I've pretty easily run out of memory doing this - anyone know of a way to just convert a single page (without loading the whole thing, then just using [0] or something)? – Sacellum 4/6, 2019 at 23:16

@Sacellum you can add first_page and last_page in argument of conver_from_path function to convert specified page only – Sew 5/6, 2019 at 9:57

Thanks for the heads up on those arguments, however I still get the same issue (I believe it's with memory, the traceback isn't helpful). I'm wondering if first_page / last_page still requires loading the full PDF into memory and then internally just parses out the required pages. – Sacellum 5/6, 2019 at 10:22

Is the '500' the dpi? Just wondering what your reason for going to 500 dpi would be, it looks like 300 is the standard. – Elyseelysee 25/7, 2019 at 1:9

@Jacob 500 is the dpi. It tradeoff on the resolution required and the computation available. In my experiments, 500 worked well most of the cases while 300 got me low rez images. – Sew 25/7, 2019 at 8:41

I used conda install -c conda-forge poppler to install poppler and it worked. – Destinydestitute 18/9, 2019 at 8:43

For converting the first page of the PDF and nothing else, this works:

from pdf2image import convert_from_path pages = convert_from_path('file.pdf', 500) pages = convert_from_path('file.pdf', 500, single_file=True) pages[0].save('file.jpg', 'JPEG')
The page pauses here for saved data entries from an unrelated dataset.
From an optimization exercise on the open Yosys and OpenROAD flow, aimed at small area and a short achievable clock period; shortcuts taken in it are not production practice.
The RTL was checked by simulation tests, not by an equivalence proof against the original design.

== tundra ==
## servo_frontend
module servo_frontend (
	input  logic         clk1,
	input  logic         i_rst_n,
	input  logic [127:0] i_cfg,
	input  logic [32:0]  i_adc,
	input  logic [24:0]  i_dac,
	output logic [3:0]   o_afe,
	output logic [72:0]  o_filt,
	output logic [2:0]   o_spi,
	output logic         o_ldac_n,
	output logic         o_dac_credit
);
Size: about 5,500 cells after synthesis, roughly 270 I/O pins.
clock: 11.5 ns
lec_check: 0
abc_area: 0
cap_margin: 20
core_margin: 2
core_utilization: 40
cts_buf_list: sky130_fd_sc_hd__clkbuf_8
slew_margin: 20
synth_hierarchical: 1
synth_minimum_keep_size: 0
standard.sh (not shown) runs the stock make flow with config.mk's settings and CLKGATE_MAP_FILE= SYNTH_SCRIPT=/design/flow/synth_recipe.tcl, a recipe that flattens the netlist after the stock synthesis.
==> flow/flow/run.sh <==
#!/bin/bash
# Standard layout (the standard.sh, standard synthesis unchanged), with
# - a tighter setup target for ORFS's timing repair (repair_timing
#   -setup_margin); the clock period and constraints stay the standard flow's,
# - every input and output port buffered with a buf_1 instead of the
#   larger cell buffer_ports picks by itself.
set -euo pipefail
export SETUP_SLACK_MARGIN=6.2
export BUFFER_PORTS_ARGS="-buffer_cell sky130_fd_sc_hd__buf_1"
bash standard.sh finish > standard.log 2>&1
Both conditions hold for tundra: the flow ran to the end and the final layout passed the timing, design-rule and antenna checks.
What quartz does differently from tundra at the input level:
Settings: CTS_BUF_LIST now sky130_fd_sc_hd__clkbuf_4, was sky130_fd_sc_hd__clkbuf_8.
[summary]
Re critical path depth: tundra and quartz aren't equal, and the higher value belongs to tundra. Looking at post-CTS setup buffer count, quartz sits above tundra. Delta (quartz minus tundra): number of buffers inserted during clock tree synthesis went up by 57; slew at the pin closest to its max-slew limit went up by 0.055 ns.

---

servo_frontend, a different RTL version from the one above (not shown whole).
Size: about 270 I/O pins, roughly 0.062 mm^2 of cells after synthesis.
clock: 11.5 ns
lec_check: 0
abc_area: 0
cap_margin: 20
core_margin: 2
core_utilization: 40
slew_margin: 20
synth_hierarchical: 1
synth_minimum_keep_size: 0
==> flow/flow/run.sh <==
#!/bin/bash
# Standard layout (the standard.sh, standard synthesis unchanged), with
# - a tighter setup target for ORFS's timing repair (repair_timing
#   -setup_margin); the clock period and constraints stay the standard flow's,
# - every input and output port buffered with a buf_2 instead of the
#   larger cell buffer_ports picks by itself.
set -euo pipefail
export SETUP_SLACK_MARGIN=6.5
export BUFFER_PORTS_ARGS="-buffer_cell sky130_fd_sc_hd__buf_2"
bash standard.sh finish > standard.log 2>&1
The baseline finished clean.
Change:
- CORE_UTILIZATION: 40 -> 60
- PLACE_DENSITY: not set -> 0.7
The new run finished with timing, DRC and antenna clean.
Worst setup slack gets worse by 0.058 ns.
Worst hold slack is about the same.
Final cell count falls by about 9%.
Sequential cell count is unchanged.
Clock-buffer cell count falls by 18.
Global-route usage rises by 12 points.
Routed wire length falls by 4.6%.

---

## build 33
Another version of the RTL of servo_frontend (not shown whole).
Size in the first run: roughly 5600 cells after synthesis, about 270 I/O pins, ~61000 sq um of cells after synthesis.
Design servo_frontend, start of the top module:
module servo_frontend (
	input  logic         clk1,
	input  logic         i_rst_n,
	input  logic [127:0] i_cfg,
	input  logic [32:0]  i_adc,
	input  logic [24:0]  i_dac,
	output logic [3:0]   o_afe,
	output logic [72:0]  o_filt,
	output logic [2:0]   o_spi,
	output logic         o_ldac_n,
	output logic         o_dac_credit
);
Settings: LEC_CHECK=0, ABC_AREA=0, CAP_MARGIN=20, CORE_MARGIN=2, CORE_UTILIZATION=40, CTS_BUF_LIST=sky130_fd_sc_hd__clkbuf_8, SLEW_MARGIN=20, SYNTH_HIERARCHICAL=1, SYNTH_MINIMUM_KEEP_SIZE=0; clock period 11.5 ns.
Scripts as last shown in full above: flow/flow/run.sh
Relative to build 33, the following input files were edited for build 60:
Settings: CTS_BUF_LIST no longer set, was sky130_fd_sc_hd__clkbuf_8.
==> flow/flow/run.sh <==
#!/bin/bash
# Standard layout, with a tighter setup target for ORFS's timing repair
# (repair_timing -setup_margin): the clock period and constraints are the standard flow's.
set -euo pipefail
export SETUP_SLACK_MARGIN=6.5
bash standard.sh finish > standard.log 2>&1
Notes after the runs:
- Synthesis-to-finish area growth in build 60 is 2.3 points higher than in build 33
- Fraction of area in registers in build 60 is 0.33 points below build 33.
- For cell count, build 60 and build 33 come out practically identical.
- Diff build 60 and build 33: worst setup slack lower in build 60
- Delta (build 60 minus build 33): final sequential cell count saw little to no change; final area saw an increase.
[inputs] build 31 vs build 60
Settings: setting SETUP_SLACK_MARGIN to 5 for the first time.
==> flow/run.sh (new file) <==
#!/bin/bash
# synth_recipe.tcl (not shown) runs the flow's synth.tcl, then flattens the netlist and writes it again
# the make line also repeats each setting of config.mk as NAME=value (left out here)
make -C /OpenROAD-flow-scripts/flow DESIGN_CONFIG=/design/flow/config.mk WORK_HOME=/design/flow/orfs CLKGATE_MAP_FILE= SYNTH_SCRIPT=/design/flow/synth_recipe.tcl finish
removed: flow/flow/run.sh
removed: flow/standard.sh
- Against build 60, build 31 reports a area of all placed cells without fillers that is lower.
- Comparing build 31 and build 60, the higher maximum fanout along the worst path was measured on build 31.
- The higher cell count along the critical path of build 31 and build 60 is in build 60.
- Routed wire length on build 31 is ahead of build 60.
- Comparing build 60 with build 31, the count of pins over their slew limit came out essentially unchanged.

---

Setup of run A:
Another version of the RTL of servo_frontend (not shown whole).
For scale: ~0.061 sq mm of cells after synthesis.
Settings: LEC_CHECK=0, ABC_AREA=0, CAP_MARGIN=20, CORE_MARGIN=2, CORE_UTILIZATION=40, CTS_BUF_LIST=sky130_fd_sc_hd__clkbuf_8, SLEW_MARGIN=20, SYNTH_HIERARCHICAL=1, SYNTH_MINIMUM_KEEP_SIZE=0; clock period 11.5 ns.
==> flow/flow/run.sh <==
#!/bin/bash
# Standard layout (the standard.sh, standard synthesis unchanged), with
# - a tighter setup target for ORFS's timing repair (repair_timing
#   -setup_margin); the clock period and constraints stay the standard flow's,
# - every input and output port buffered with a buf_1 instead of the
#   larger cell buffer_ports picks by itself.
set -euo pipefail
export SETUP_SLACK_MARGIN=6.35
export BUFFER_PORTS_ARGS="-buffer_cell sky130_fd_sc_hd__buf_1"
bash standard.sh finish > standard.log 2>&1
#### Input delta (run B over run A)
- swapping sky130_fd_sc_hd__clkbuf_8 for sky130_fd_sc_hd__clkbuf_4 in CTS_BUF_LIST
diff --git a/flow/flow/run.sh b/flow/flow/run.sh
--- a/flow/flow/run.sh
+++ b/flow/flow/run.sh
@@ -7,3 +7,3 @@
 set -euo pipefail
-export SETUP_SLACK_MARGIN=6.35
+export SETUP_SLACK_MARGIN=6.42
 export BUFFER_PORTS_ARGS="-buffer_cell sky130_fd_sc_hd__buf_1"
Results
[compare] base=run A new=run B: design area climbed 0.50%, utilization after layout went up 0.23 points.
Diff run B..run A | sequential cell count | unchanged
The following lists how run C was set up differently from run B:
- swapping sky130_fd_sc_hd__clkbuf_4 for sky130_fd_sc_hd__clkbuf_8 in CTS_BUF_LIST
--- outcome ---
As far as number of sequential storage elements goes, run C and run B are indistinguishable; the numbers are identical. Timing, DRC, antenna: 0 failures across run B and run C. Summary of run C over run B: final cycle utilization of the critical path dropped 0.46 points, maximum fanout encountered on the critical timing path picked up an extra 6, synthesized instance count saw little to no change, worst setup slack increased 52 ps, layout clock buffer count saw a decrease. The cell depth of the worst setup path in run C was lower than what run B gave. Run C vs run B, final design area excluding fillers went up by about 0.3%.

---

servo_frontend again, from the RTL that the note above started with.
// servo_frontend
module servo_frontend (
	input  logic         clk1,
	input  logic         i_rst_n,
	input  logic [127:0] i_cfg,
	input  logic [32:0]  i_adc,
	input  logic [24:0]  i_dac,
	output logic [3:0]   o_afe,
	output logic [72:0]  o_filt,
	output logic [2:0]   o_spi,
	output logic         o_ldac_n,
	output logic         o_dac_credit
);
clock: 11.5 ns
lec_check: 0
abc_area: 0
cap_margin: 20
core_margin: 2
core_utilization: 40
cts_buf_list: sky130_fd_sc_hd__clkbuf_4
slew_margin: 20
synth_hierarchical: 1
synth_minimum_keep_size: 0
==> flow/flow/run.sh <==
#!/bin/bash
# Standard layout (the standard.sh, standard synthesis unchanged), with
# - a tighter setup target for ORFS's timing repair (repair_timing
#   -setup_margin); the clock period and constraints stay the standard flow's,
# - every input and output port buffered with a buf_1 instead of the
#   larger cell buffer_ports picks by itself.
set -euo pipefail
export SETUP_SLACK_MARGIN=6.35
export BUFFER_PORTS_ARGS="-buffer_cell sky130_fd_sc_hd__buf_1"
bash standard.sh finish > standard.log 2>&1
The baseline finished with timing, DRC and antenna clean.
Edit:
--- a/flow/flow/run.sh
+++ b/flow/flow/run.sh
@@ -7,3 +7,3 @@
 set -euo pipefail
-export SETUP_SLACK_MARGIN=6.35
+export SETUP_SLACK_MARGIN=6.5
 export BUFFER_PORTS_ARGS="-buffer_cell sky130_fd_sc_hd__buf_1"
--- a/flow/config.mk
+++ b/flow/config.mk
@@ -11,3 +11,3 @@
 export CORE_UTILIZATION = 40
-export CTS_BUF_LIST = sky130_fd_sc_hd__clkbuf_4
+export CTS_BUF_LIST = sky130_fd_sc_hd__clkbuf_8
 export SLEW_MARGIN = 20
What happened: Synthesized cell count stays the same; setup slack improved by 0.061 ns; global-route usage is about the same; routed wire length went up by a few percent; worst hold slack got worse by 0.0069 ns; clock skew went down by 0.031 ns; die area stays the same; design area went up by a few percent.

[static timing again, ports no longer ideal]
Ports are ideal in the flow. The routed layouts listed here were re-timed in OpenROAD. Step 1: set_driving_cell puts a clkbuf_16 on clk1 and a buf_2 on each other input, an assumption about the parent block. Step 2 times the ports against the registers' clock, not the clock port: input delays grow and output delays shrink by t, the midpoint of the rising clock arrivals with the driver on. Slacks: ideal / step 1 / step 2; pairs: ideal / step 1.
| run | shift t [ns] | slack for setup (ns) | worst register clock-pin slew, ns | worst slew at a driven data input, ns | pins driven straight from the clock port |
|---|---|---|---|---|---|
| tundra | 0.968 | 6.286 / 6.286 / 5.695 | 0.08 / 0.08 | 0.10 | 1 |
| quartz | 1.265 | 6.262 / 6.262 / 5.704 | 0.08 / 0.08 | 0.10 | 1 |
| the first run of note 2 | 0.768 | 6.124 / 6.124 / 5.892 | 0.07 / 0.07 | 0.10 | 1 |
| the second run of note 2 | 0.748 | 6.066 / 6.066 / 5.868 | 0.07 / 0.07 | 0.08 | 1 |
| build 33 | 0.945 | 6.199 / 6.199 / 5.866 | 0.08 / 0.08 | 0.11 | 1 |
| build 60 | 0.772 | 6.164 / 6.164 / 5.850 | 0.08 / 0.08 | 0.10 | 1 |
| build 31 | 0.776 | 5.239 / 5.239 / 5.239 | 0.07 / 0.07 | 0.07 | 1 |
| run A | 0.925 | 6.432 / 6.432 / 5.736 | 0.07 / 0.07 | 0.11 | 1 |
| run B | 1.219 | 6.449 / 6.449 / 5.721 | 0.08 / 0.08 | 0.11 | 1 |
| run C | 0.924 | 6.502 / 6.502 / 5.746 | 0.07 / 0.07 | 0.11 | 1 |
| the first run of note 5 | 1.201 | 6.398 / 6.398 / 5.744 | 0.08 / 0.08 | 0.12 | 1 |
| the second run of note 5 | 0.911 | 6.459 / 6.459 / 5.793 | 0.08 / 0.08 | 0.11 | 1 |
After both steps setup and hold are still met in every run listed. The setup slack of run C, which loses most, moves by 0.000 ns with the drivers and by -0.756 ns with both steps.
– Orose 12/11, 2019 at 9:37

And there is a nice line in poppler docs: "You will then have to add the bin/ folder to PATH or use poppler_path = r"C:\path\to\poppler-xx\bin" as an argument in convert_from_path." thought in my case (conda install) it was actually C:\ProgramData\Anaconda3\pkgs\poppler-21.09.0-h24fffdf_1\Library\bin. – Mudra 31/10, 2021 at 21:21

If using mac, you can install both packages needed using conda conda install poppler conda install pdf2image – Mafaldamafeking 6/11, 2021 at 22:30

Get stuck on some pdf – Daria 11/4, 2022 at 9:19

Poppler's license is GPL based. Be careful in the commercial setting! – Unduly 10/9, 2022 at 18:46

This is probably the worst way if you are doing it for many pdfs. It stores images in ppms alongwith jpeg which itself are around 50 megabytes for each page of your pdf. It has a known issue of memory overhaul. – Buller 24/7, 2023 at 20:22

150

I found this simple solution, PyMuPDF, output to png file. Note the library is imported as "fitz", a historical name for the rendering engine it uses.

import fitz

pdffile = "infile.pdf"
doc = fitz.open(pdffile)
page = doc.load_page(0)  # number of page
pix = page.get_pixmap()
output = "outfile.png"
pix.save(output)
doc.close()

Note: The library changed from using "camelCase" to "snake_cased". If you run into an error that a function does not exist, have a look under deprecated names. The functions in the example above have been updated accordingly.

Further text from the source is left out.